Increased rheumatoid factor interference observed during immunogenicity assessment of an Fc-engineered therapeutic antibody.

Protein therapeutics may elicit an anti-therapeutic antibody (ATA) response in patients. This response depends on a number of factors including patient population, disease state, route of delivery or characteristics specific to the product. Therapeutics for immunological indications often target relatively young and healthy patients with hyperactive immune systems who have periodic flares and remissions. The hyperactive immune system of these patients can add several levels of bioanalytical complexity due to the presence of cross reactive molecules such as autoantibodies. In addition, the long-term chronic dosing regimen often necessary in this patient population can increase their risks of immunogenicity against the therapeutic and lead to safety concerns. Therefore, development of a sensitive and drug-tolerant ATA method is important. Bridging ATA assays are usually very sensitive and drug-tolerant methods for immunogenicity assessment; however these methods are particularly vulnerable to any factor that is able to bridge the conjugated therapeutics used as reagents and can generate false positive signal.
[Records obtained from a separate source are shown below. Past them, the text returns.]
==> src/rtl/wb_efb_arbiter.sv <==
// Two-master Wishbone arbiter for the EFB slave port.
// Round-robin with cyc lock and an ack-timeout watchdog.
module wb_efb_arbiter #(
    parameter int ADDR_W = 8,
    parameter int DATA_W = 8,
    parameter int TO_CYC = 255
) (
    input  logic              xclk,
    input  logic              rst,

    input  logic              m0_cyc,
    input  logic              m0_stb,
    input  logic              m0_we,
    input  logic [ADDR_W-1:0] m0_adr,
    input  logic [DATA_W-1:0] m0_dat_i,
    output logic [DATA_W-1:0] m0_dat_o,
    output logic              m0_ack,
    output logic              m0_err,

    input  logic              m1_cyc,
    input  logic              m1_stb,
    input  logic              m1_we,
    input  logic [ADDR_W-1:0] m1_adr,
    input  logic [DATA_W-1:0] m1_dat_i,
    output logic [DATA_W-1:0] m1_dat_o,
    output logic              m1_ack,
    output logic              m1_err,

    output logic              s_cyc,
    output logic              s_stb,
    output logic              s_we,
    output logic [ADDR_W-1:0] s_adr,
    output logic [DATA_W-1:0] s_dat_o,
    input  logic [DATA_W-1:0] s_dat_i,
    input  logic              s_ack_i,

    output logic [1:0]        gnt
);

    typedef enum logic [1:0] {
        IDLE  = 2'd0,
        G0    = 2'd1,
        G1    = 2'd2,
        ABORT = 2'd3
    } state_t;

    localparam logic [15:0] TO_LAST = 16'(TO_CYC - 1);

    state_t            state;
    state_t            nextState;
    logic              last;
    logic              nextLast;
    logic [1:0]        gntQ;
    logic [1:0]        nextGnt;
    logic [15:0]       timer;
    logic [DATA_W-1:0] rdData;

    logic              granted;
    logic              selM1;
    logic              ownCyc;
    logic              toHit;

    // Granted means a live Gn state; ABORT keeps gnt but not the bus.
    assign granted = (state == G0) || (state == G1);
    assign selM1   = (state == G1);
    assign ownCyc  = gntQ[1] ? m1_cyc : m0_cyc;

    // Timeout fires only while the owner still holds cyc and no ack arrives.
    assign toHit = granted && ownCyc && s_stb && !s_ack_i
                   && (timer == TO_LAST);

    assign gnt = gntQ;

    // Slave-side mux driven from the registered grant.
    always_comb begin
        s_cyc   = 1'b0;
        s_stb   = 1'b0;
        s_we    = 1'b0;
        s_adr   = '0;
        s_dat_o = '0;
        if (granted) begin
            if (selM1) begin
                s_cyc   = m1_cyc;
                s_stb   = m1_stb;
                s_we    = m1_we;
                s_adr   = m1_adr;
                s_dat_o = m1_dat_i;
            end else begin
                s_cyc   = m0_cyc;
                s_stb   = m0_stb;
                s_we    = m0_we;
                s_adr   = m0_adr;
                s_dat_o = m0_dat_i;
            end
        end
    end

    // Ack and abort routing back to the owning master.
    always_comb begin
        m0_ack = s_ack_i && granted && !selM1;
        m1_ack = s_ack_i && granted && selM1;
        m0_err = toHit && !selM1;
        m1_err = toHit && selM1;
    end

    // Next-state, grant and round-robin pointer.
    always_comb begin
        nextState = state;
        nextLast  = last;
        nextGnt   = gntQ;
        unique case (state)
            IDLE: begin
                if (m0_cyc && m1_cyc) begin
                    nextState = last ? G0 : G1;
                end else if (m0_cyc) begin
                    nextState = G0;
                end else if (m1_cyc) begin
                    nextState = G1;
                end
            end
            G0: begin
                if (!m0_cyc) begin
                    nextState = IDLE;
                end else if (toHit) begin
                    nextState = ABORT;
                end
            end
            G1: begin
                if (!m1_cyc) begin
                    nextState = IDLE;
                end else if (toHit) begin
                    nextState = ABORT;
                end
            end
            ABORT: begin
                if (!ownCyc) begin
                    nextState = IDLE;
                end
            end
            default: nextState = IDLE;
        endcase

        unique case (nextState)
            IDLE:    nextGnt = 2'b00;
            G0:      nextGnt = 2'b01;
            G1:      nextGnt = 2'b10;
            ABORT:   nextGnt = gntQ;
            default: nextGnt = 2'b00;
        endcase

        if (state == IDLE && nextState == G0) begin
            nextLast = 1'b0;
        end else if (state == IDLE && nextState == G1) begin
            nextLast = 1'b1;
        end
    end

    // State, grant and pointer registers.
    always_ff @(posedge xclk) begin
        if (rst) begin
            state <= IDLE;
            gntQ  <= 2'b00;
            last  <= 1'b1;
        end else begin
            state <= nextState;
            gntQ  <= nextGnt;
            last  <= nextLast;
        end
    end

    // Watchdog timer: counts stalled strobe cycles, saturating.
    always_ff @(posedge xclk) begin
        if (rst) begin
            timer <= '0;
        end else if (!granted || nextState != state
                     || s_ack_i || !s_stb) begin
            timer <= '0;
        end else if (timer != 16'hFFFF) begin
            timer <= timer + 16'd1;
        end
    end

    // Read data capture on every slave ack.
    always_ff @(posedge xclk) begin
        if (rst) begin
            rdData <= '0;
        end else if (s_ack_i) begin
            rdData <= s_dat_i;
        end
    end

    assign m0_dat_o = rdData;
    assign m1_dat_o = rdData;

endmodule
==> config.mk <==
export PLATFORM = sky130hd
export DESIGN_NAME = wb_efb_arbiter
export DESIGN_NICKNAME = d
export VERILOG_FILES = /design/src/rtl/wb_efb_arbiter.sv
export SDC_FILE = /design/constraint.sdc
export NUM_CORES = 1
export LEC_CHECK = 0
export ABC_AREA = 1
export CORE_MARGIN = 4
export CORE_UTILIZATION = 43
export CTS_BUF_LIST = sky130_fd_sc_hd__clkbuf_8
export DETAILED_ROUTE_END_ITERATION = 12
export PLACE_DENSITY = 0.79
export SYNTH_ARGS = -nofsm -noshare
export SYNTH_HDL_FRONTEND = slang
export SYNTH_SLANG_ARGS = --single-unit
==> constraint.sdc <==
create_clock -name xclk -period 2.8 [get_ports xclk]
set_input_delay 0.28 -clock xclk [delete_from_list [all_inputs] [get_ports xclk]]
set_output_delay 0.28 -clock xclk [all_outputs]
set_load 0.01 [all_outputs]
Word-level counts from Yosys, hierarchy flattened --
Index checks and enable logic that the tools add are counted.
Word-level totals: RAM bits 0, output and inout bits 41, bits in latches 0, register bits 29, ROM bits 0, memories kept 0
Operators by class: $mul 0, shift operators 0, divide/modulo/power cells 0, muxes and demuxes 23, eq/ne operators 9, reduce and logical (&&, ||, !) cells 24, bitwise gates (word level) 0, $lt $le $gt $ge 0, add/subtract/negate cells 1
Operators by type and width (number):
- 8-bit two-way mux | 4
- 16-bit by 1-bit adder with 16-bit output, second input constant | 1
- 16-bit by 8-bit == test with 1-bit output, second input constant | 1
- 2-bit two-way mux | 8
- 16-bit != test, second input constant | 1
- 1-bit logical AND | 12
- 1-bit two-way mux | 9
- 2-bit == test, second input constant | 4
- 2-bit case mux with 4 select lines | 1
- 2-bit case mux with 3 select lines | 1
- 2-bit by 1-bit == test with 1-bit output, second input constant | 2
- 1-bit zero test | 4
- 2-bit zero test | 2
- 1-bit logical OR | 4
- 2-bit != test | 1
- 2-bit nonzero test | 1
- 2-bit OR reduction | 1

Longest topological paths before layout --
Gate-level depths: netlist (run 1).
word-level depth 14, depth in mapped cells 13

Worst setup path after synthesis (run 1) --
No wires, ideal clock.
path kind flip-flop to flip-flop, from register state[0], to register timer[4], buffers on the path 2, library setup time 124 ps, setup slack 843 ps, arrival time 1834 ps, stages on the path, launching flop included 12, required time 2676 ps, path through dfxtp_1 > inv_1 > ha_1 > buf_2 > nand3_2 > nor2_1 > nand3_2 > nand3_2 > nand3_1 > nand2_4 > buf_6 > nor3_2
Between the ends: cells in the longest elaborated chain, start to end 14, elaborated cells between the ends (all ways) 26, those cells by class eq/ne: 4; mux: 10; reduce/logical: 12
Ends and longest elaborated chain:
- from (decl) | RTL line 49 | state_t state;
- from (signal assigned) | RTL line 165 | state <= nextState;
- 2-bit == test or 2-bit by 1-bit == test with 1-bit output (tied branches) | RTL line 64, 65, 111
- 1-bit two-way mux or 1-bit logical OR (tied branches) | RTL line 82, 64
- 1-bit two-way mux or 1-bit logical AND (tied branches) | RTL line 81, 69
- 1-bit logical AND (2 in series) | RTL line 69 | assign toHit = granted && ownCyc && s_stb && !s_ack_i
- 1-bit logical AND | RTL line 70 | && (timer == TO_LAST);
- 2-bit two-way mux | RTL line 124, 131
- 2-bit two-way mux (on tied branches) | RTL line 129, 122
- 2-bit case mux with 4 select lines | RTL line 111 | unique case (state)
- 2-bit != test | RTL line 175 | end else if (!granted || nextState != state
- 1-bit logical OR | RTL line 175
- 1-bit logical OR | RTL line 176 | || s_ack_i || !s_stb) begin
- 1-bit logical OR (*) | RTL line 176
- 2-bit OR reduction (no source line) (*)
- to (signal assigned) | RTL line 179 | timer <= timer + 16'd1;
- to (decl) | RTL line 55 | logic [15:0] timer;
Mark *: on every way between the ends. The rest lies on a longest branch, timed or not. A chain may end at the register's enable or synchronous reset.

Final worst setup path (run 1) --
from register state[0], to output m0_err
Between the ends: cells in the longest elaborated chain, start to end 7, elaborated cells between the ends (all ways) 11, those cells by class eq/ne: 2; mux: 2; reduce/logical: 7
Ends and longest elaborated chain:
- 2-bit == test or 2-bit by 1-bit == test with 1-bit output (tied branches) | RTL line 64, 65
- 1-bit two-way mux or 1-bit logical OR (tied branches) | RTL line 82, 64
- 1-bit two-way mux or 1-bit logical AND (tied branches) | RTL line 81, 69
- 1-bit logical AND (2 in series) | RTL line 69
- 1-bit logical AND | RTL line 70
- 1-bit logical AND (*) | RTL line 102 | m0_err = toHit && !selM1;
- to (decl) | RTL line 18 | output logic m0_err,
Marks and branches as above.

==> impl_metrics.ini, run 1 <==
[outcome]
status = finished clean

[floorplanning]
start_util_pct = 45.58
rows = 24
ioPinCount = 90
die_h_um = 76.64
core_region_area_um2 = 4444
dieArea_um2 = 5873
die_w_um = 76.64

[clock_network]
clockRootBuffer = clkbuf_8
cts_inserted_buffers = 5
cts.sinks = 29
tritoncts = yes
holdBufCountCts = 0
ctsLongestPathBuffers = 2
cts_setup_buffers = 0
cts.repair.resized = 0
htree_levels = 2
path_clk_slew_ns = 0.06
worstSkewPairLatency_ns = 0.28

[worst_setup_path]
critPathTopFamily = buffers and inverters
r2r_start = state[0]
r2r_slack_ns = 0.57
critPathCaptureType = primary output
reg2reg_depth = 10
cp_common_cell = nor2_1
cp_num_buf_inv = 2
timing.rr.end = timer[12]
worstPathArrival_ns = 2.34
worstPathRequired_ns = 2.52
critPathMaxFanout = 11
cp_slowest_cell = clkdlybuf4s50_1
worstSetupPathType = register to primary output
slowest_delay_ns = 0.54
worstPathCellList = inv_1, ha_2, nand3_2, nor2_1, nand2_1, nor2_1, clkdlybuf4s50_1
start_kind = register

[sta]
relSlewSlack_pct = 71.65
rsz0062_at_grt = no
period_share_pct = 93.68
slew_viol_final = 0
fmax_mhz = 381.3
finalHoldViolCount = 0
fin_skew_ns = 0.002048
period_minus_slack_ns = 2.623
finalSetupTns_ns = 0
tightest_slew_ns = 0.4208
setup_viol = 0

[layout]
syn2layout_area_growth_pct = 47.44
drive_gt1_share_pct = 12.14
diodes = 0
finish.utilization_pct = 67.20
final_nets = 434

[global_route]
grt_pass1_vias = 1930
grt_pass1_wl_mm = 9.225
antenna_found_initial = 0
grt-ovfl-total = 0
grt_max_degree = 17
grt.total_usage_pct = 19.07

[yosys]
synth_top_area_share_pct = 28.66
synthCells = 295
yosysMostFrequentCell = nor2_1
synth_top_area_cell = dfxtp_1
netlist_top_cells_area = dfxtp_1 29%, nor2_1 14%, o21ai_0 7.2%
ys_seq_elements = 29
synth.avg_cell_area_um2 = 6.867
synth_edf_count = 0
async_flop_share_pct = 0
synth_common_cells = 78 x nor2_1, 32 x nand2_1, 29 x dfxtp_1, 29 x o21ai_0, 28 x inv_1
yosys_warnings = 0
syn_area_um2 = 2026
synth_cell_types = 30
synth_nets = 351
synth_seq_area_share_pct = 28.66
synth-main-ff-cell = dfxtp_1

[route]
firstDrtPassIters = 4
drt_iter0_drc = 116
num_vias = 2098
wl_per_cell_um = 12.88
drcViolationCount = 0
via_per_inst = 4.868
antenna_left = 0
wirelength_mm = 5.553

[run]
maxCapViolations = 0

[power]
ir_worst_vdd_mv = 0.3680
leakage_nw = 1.194
power_density_nw_per_um2 = 669.8

[min_path]
hp-class = register to register
worstHoldPathCells = 2
hold_end = last
hp-start = last

[placement]
dp.final_hpwl_mm = 4.496
place_congestion = 0.8905
port_buffers = 89
[layer usage]
metal	global-route usage [%]	vias to the layer above	part of all wire, %
li1	-	1092	-
met1	22.43	920	44
met2	33.83	79	48
met3	5.437	7	7.0
met4	4.891	0	0.99
met5	0	-	0
[how the worst max path moves through the flow]
| stage | startpoint | endpoint | cells after the start |
|---|---|---|---|
| 6_report | state[0] | m0_err | 7 |
| 5_1_grt | state[0] | m0_err | 7 |
| 4_1_cts | state[0] | m0_err | 7 |
| 3_5_place_dp | state[0] | m0_err | 7 |
| 3_3_place_gp | state[0] | m0_err | 7 |
| 2_1_floorplan | state[0] | timer[4] | 11 |
[flip-flops by register name, indices dropped and copies added, names as in the netlist]
signal    flops
timer        16
m0_dat_o      8
gnt           2
state         2
last          1
[power breakdown]
| part | switching (mW) | internal, mW | total [mW] |
|---|---|---|---|
| clock | 0.161 | 0.171 | 0.332 |
| sequential | 0.0383 | 0.454 | 0.492 |
| combinational | 0.631 | 0.546 | 1.18 |
[kinds of logic after synthesis]
family / Yosys count / share of synthesized area (%)
xor+xnor: 12 / 5.188
flops: 29 / 28.66
simple gates: 164 / 41.51
buf+inv: 48 / 11.55
fa+ha+maj: 7 / 4.323
compound gates: 35 / 8.771
[placed cells by master (no fill, tap or decap)]
cell / count
a21oi_1: 4
buf_4: 4
clkbuf_8: 5
clkdlybuf4s50_1: 89
clkinv_1: 2
clkinv_2: 2
clkinvlp_4: 1
dfxtp_1: 28
dfxtp_2: 1
ha_1: 5
ha_2: 2
inv_1: 28
inv_2: 1
nand2_1: 32
nand2_2: 3
nand2_4: 6
nand3_1: 6
nand3_2: 5
nand3_4: 1
nand3b_1: 2
nand4_1: 1
nor2_1: 78
nor2_2: 1
nor2_4: 2
nor3_1: 14
nor3_2: 11
nor3b_1: 1
o21a_1: 1
o21ai_0: 29
o21ai_1: 1
or2_2: 1
xnor2_1: 2
xor2_1: 10
[metrics by stage]
stage | total power, mW | cells | instance area (um^2) | setup WS (ns) | hold WS (ns)
5_1_grt | 2.152 | 431 | 2987 | 0.02628 | 0.4940
3_3_place_gp | 1.665 | 423 | 2894 | 0.4947 | 0.4498
6_report | 2.001 | 431 | 2987 | 0.1771 | 0.4769
2_1_floorplan | 1.175 | 295 | 2026 | 0.8428 | 0.3609
4_1_cts | 2.015 | 431 | 2980 | 0.1003 | 0.4762
3_5_place_dp | 1.678 | 423 | 2894 | 0.4158 | 0.4593
[final cells by class]
type / instances / area, um^2
Clock inverter: 3 / 17.52
Fill cell: 392 / 1458
Timing Repair Buffer: 93 / 920.9
Clock buffer: 5 / 68.82
Multi-Input combinational cell: 218 / 1216
Sequential cell: 29 / 581.8
Inverter: 31 / 116.4
Tap cell: 52 / 65.06
[worst reg2reg max path, stage by stage (launching register included)]
cell and delay, ns:
dfxtp_1 0.44, inv_1 0.15, ha_2 0.45, nand3_2 0.11, nor2_1 0.16, nand3_2 0.13
nand2_2 0.11, nand2_4 0.08, nand2_4 0.09, nand3_4 0.21, nor3_1 0.23
Power figures use the tool's default switching activity.
==> run 2, diff against run 1 <==
ABC_AREA = not set   (was 1)
SKIP_LAST_GASP = 1   (was not set)
==> run 2 against run 1 <==
Effect of this change:
- first-iteration DRC count grew 8.6%
- clock power hardly changed
- register-to-register slack lost 0.10 ns
- non-clock buffer count is 3 higher
- largest power group unchanged
- setup slack improved by 0.0057 ns
- critical path type unchanged
- global-route usage down 0.34 points
- count of clock-buffer cells in the layout did not move
- critical endpoint is now s_dat_o[1]
- sequential power shrank 4.7%
- design area is 0.46% lower
- total power shrank 30%
- sequential cell count unchanged
- critical path depth is 1 lower
==> impl_metrics.ini, run 2 <==
[power]
leakage_nw = 1.087
power_density_nw_per_um2 = 469.1
ir_worst_vdd_mv = 0.3019

[layout]
syn2layout_area_growth_pct = 49.25
drive_gt1_share_pct = 11.01
layoutNonFillerInstCount = 370
final_common_cell = clkdlybuf4s50_1
final_nets = 373
final_cell_mix = 89 x clkdlybuf4s50_1, 30 x mux2i_1, 28 x dfxtp_1
diodes = 0
largest_register_ffs = 16
top_register = timer

[clock_network]
worstSkewPairLatency_ns = 0.28
path_clk_slew_ns = 0.06
ctsLongestPathBuffers = 2
htree_levels = 2
clockRootBuffer = clkbuf_8
cts.sinks = 29
tritoncts = yes
cts_setup_buffers = 0
cts_inserted_buffers = 5

[worst_setup_path]
r2r_start = state[0]
path_depth = 6
worstPathRequired_ns = 2.52
startpoint = state[0]
r2r_slack_ns = 0.47
timing.rr.end = last
cp_slowest_cell = clkdlybuf4s50_1
start_kind = register
slowest_delay_ns = 0.57
endpoint = s_dat_o[1]
critPathTopFamily = buffers and inverters
critPathMaxFanout = 17
worstSetupPathType = register to primary output
cp_num_buf_inv = 3
worstPathCellList = inv_1, ha_2, buf_4, mux2i_1, nor2b_1, clkdlybuf4s50_1
reg2reg_depth = 8
worstPathArrival_ns = 2.34
critPathCaptureType = primary output

[placement]
dp.final_hpwl_mm = 4.316
dp_slack_ns = 0.2909
place_inst = 362
place_congestion = 0.8298
port_buffers = 89

[global_route]
antenna_found_initial = 0
met2_usage_pct = 30.91
grt-ovfl-total = 0
use_met1_pct = 23.14
use_met3_pct = 4.492
top_usage_layer = met2
grt_max_degree = 21
grt_pass1_vias = 1781
grt_pass1_wl_mm = 8.935
grt.total_usage_pct = 18.74

[sta]
setup_viol = 0
period_minus_slack_ns = 2.617
setup_ws_ns = 0.1827
fmax_mhz = 382.1
tightest_slew_ns = 0.5774
finalHoldViolCount = 0
relSlewSlack_pct = 61.25
rsz0062_at_grt = no
fin_skew_ns = 0.007271
finalSetupTns_ns = 0
slew_viol_final = 0
period_share_pct = 93.47
holdWs_ns = 0.4692

[floorplanning]
ioPinCount = 90
start_util_pct = 45.12
dieArea_um2 = 5785
die_h_um = 76.06
die_w_um = 76.06
rows = 24
core_region_area_um2 = 4414

[route]
drcViolationCount = 0
via_per_inst = 5.041
firstDrtPassIters = 4
antenna_left = 0
num_vias = 1865
drt_iter0_drc = 126
wl_per_cell_um = 14.56
wirelength_mm = 5.386

[run]
maxCapViolations = 0

[yosys]
synthCells = 233
syn_area_um2 = 1992
synth-main-ff-cell = dfxtp_1
synth_top_area_share_pct = 29.15
synth_nets = 289
synth_edf_count = 0
ys_seq_elements = 29
netlist_top_cells_area = dfxtp_1 29%, mux2i_1 15%, nor2b_1 6.9%
async_flop_share_pct = 0
yosysMostFrequentCell = mux2i_1
synth_seq_area_share_pct = 29.15
synth.avg_cell_area_um2 = 8.549
synth_top_area_cell = dfxtp_1
yosys_warnings = 0
synth_common_cells = 30 x mux2i_1, 29 x dfxtp_1, 22 x nor2b_1, 21 x nor2_1, 13 x nand2_1
synth_cell_types = 44

[outcome]
status = finished clean

[min_path]
hp-class = register to register
hp-start = gnt[0]
-- run 2: changes by cell type in the layout (fill, tap and decap cells not counted), sizes merged, moves of 7 or more --
| cell | delta |
|---|---|
| a211oi | +7 |
| inv | -23 |
| mux2i | +30 |
| nand2 | -28 |
| nor2 | -50 |
| nor2b | +22 |
| nor3 | -20 |
| o21ai | -27 |
| xor2 | -7 |
-- run 2: logic make-up (layout without fill, tap and decap cells) --
kind of cell	Yosys count	count (layout)	share of synthesized area (%)
AOI/OAI and AO/OA	29	29	11.43
xor gates and xnor gates	8	8	3.518
adders and majority gates	7	7	4.397
buffers and inverters	25	110	7.035
DFF	29	29	29.15
muxes	30	30	15.08
and+or+nand+nor	105	105	29.40
-- run 2: final cells by class --
cell class	instances	area (um^2)
multi-input cells	179	1274
repair buffers	96	943.4
inverters	6	22.52
flip-flops and latches	29	581.8
fillers	377	1441
well taps	52	65.06
clock inverters	3	17.52
clock buffers	5	68.82
-- run 2: power breakdown --
part / internal (mW) / leakage, nW / switching (mW)
clock: 0.171 / 0.0439 / 0.163
sequential: 0.439 / 0.236 / 0.0296
combinational: 0.335 / 0.806 / 0.257
total: 0.945 / 1.09 / 0.450
-- run 2: worst min-delay path by stage --
stage                        endpoint  slack, ns  cells after the start
after CTS                      gnt[0]       0.48                      1
after global routing           gnt[0]       0.51                      1
after global placement         gnt[0]       0.45                      1
after detailed placement       gnt[0]       0.46                      1
final                          gnt[0]       0.47                      1
after floorplan           m0_dat_o[0]       0.43                      2
-- run 2: metal layers --
layer	vias to the layer above	wire [um]
li1	969	-
met1	833	2316
met2	53	2669
met3	10	263
met4	0	137
met5	-	0
-- run 2: what timing repair did --
action	4_1_cts	5_1_grt
cloned	0	0
endpoints found under the setup margin	2	13
gates resized for setup	1	1
hold buffers	0	0
endpoints found under the hold margin	0	0
-- run 2: metrics by stage --
| stage | util [%] | area, um^2 | total power, mW |
|---|---|---|---|
| after floorplan | - | 1992 | 0.7850 |
| after global placement | 65.31 | 2883 | 1.065 |
| after detailed placement | 65.31 | 2883 | 1.071 |
| after CTS | 67.29 | 2970 | 1.411 |
| after global routing | 67.35 | 2973 | 1.481 |
| final | 67.35 | 2973 | 1.395 |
Although there are many potential interfering factors in serum, rheumatoid factors (RFs), autoantibodies associated with rheumatoid arthritis (RA), are of particular concern in this type of assay. MTRX1011A is a non-depleting anti-CD4 monoclonal antibody therapeutic that was clinically tested in RA patients. This paper will discuss the bioanalytical challenges encountered during development of a clinical ATA assay for MTRX1011A. These challenges highlight interference due to patient disease state, in this case presence of RF in RA patients, as well as specific molecule-related interference caused by an engineered mutation in the Fc region of MTRX1011A designed to enhance its binding to the neonatal Fc receptor (FcRn). We will discuss the characterization work used to identify the cross-reactive epitope and our strategy to overcome this interference during development of an effective ATA assay to support clinical evaluation of MTRX1011A.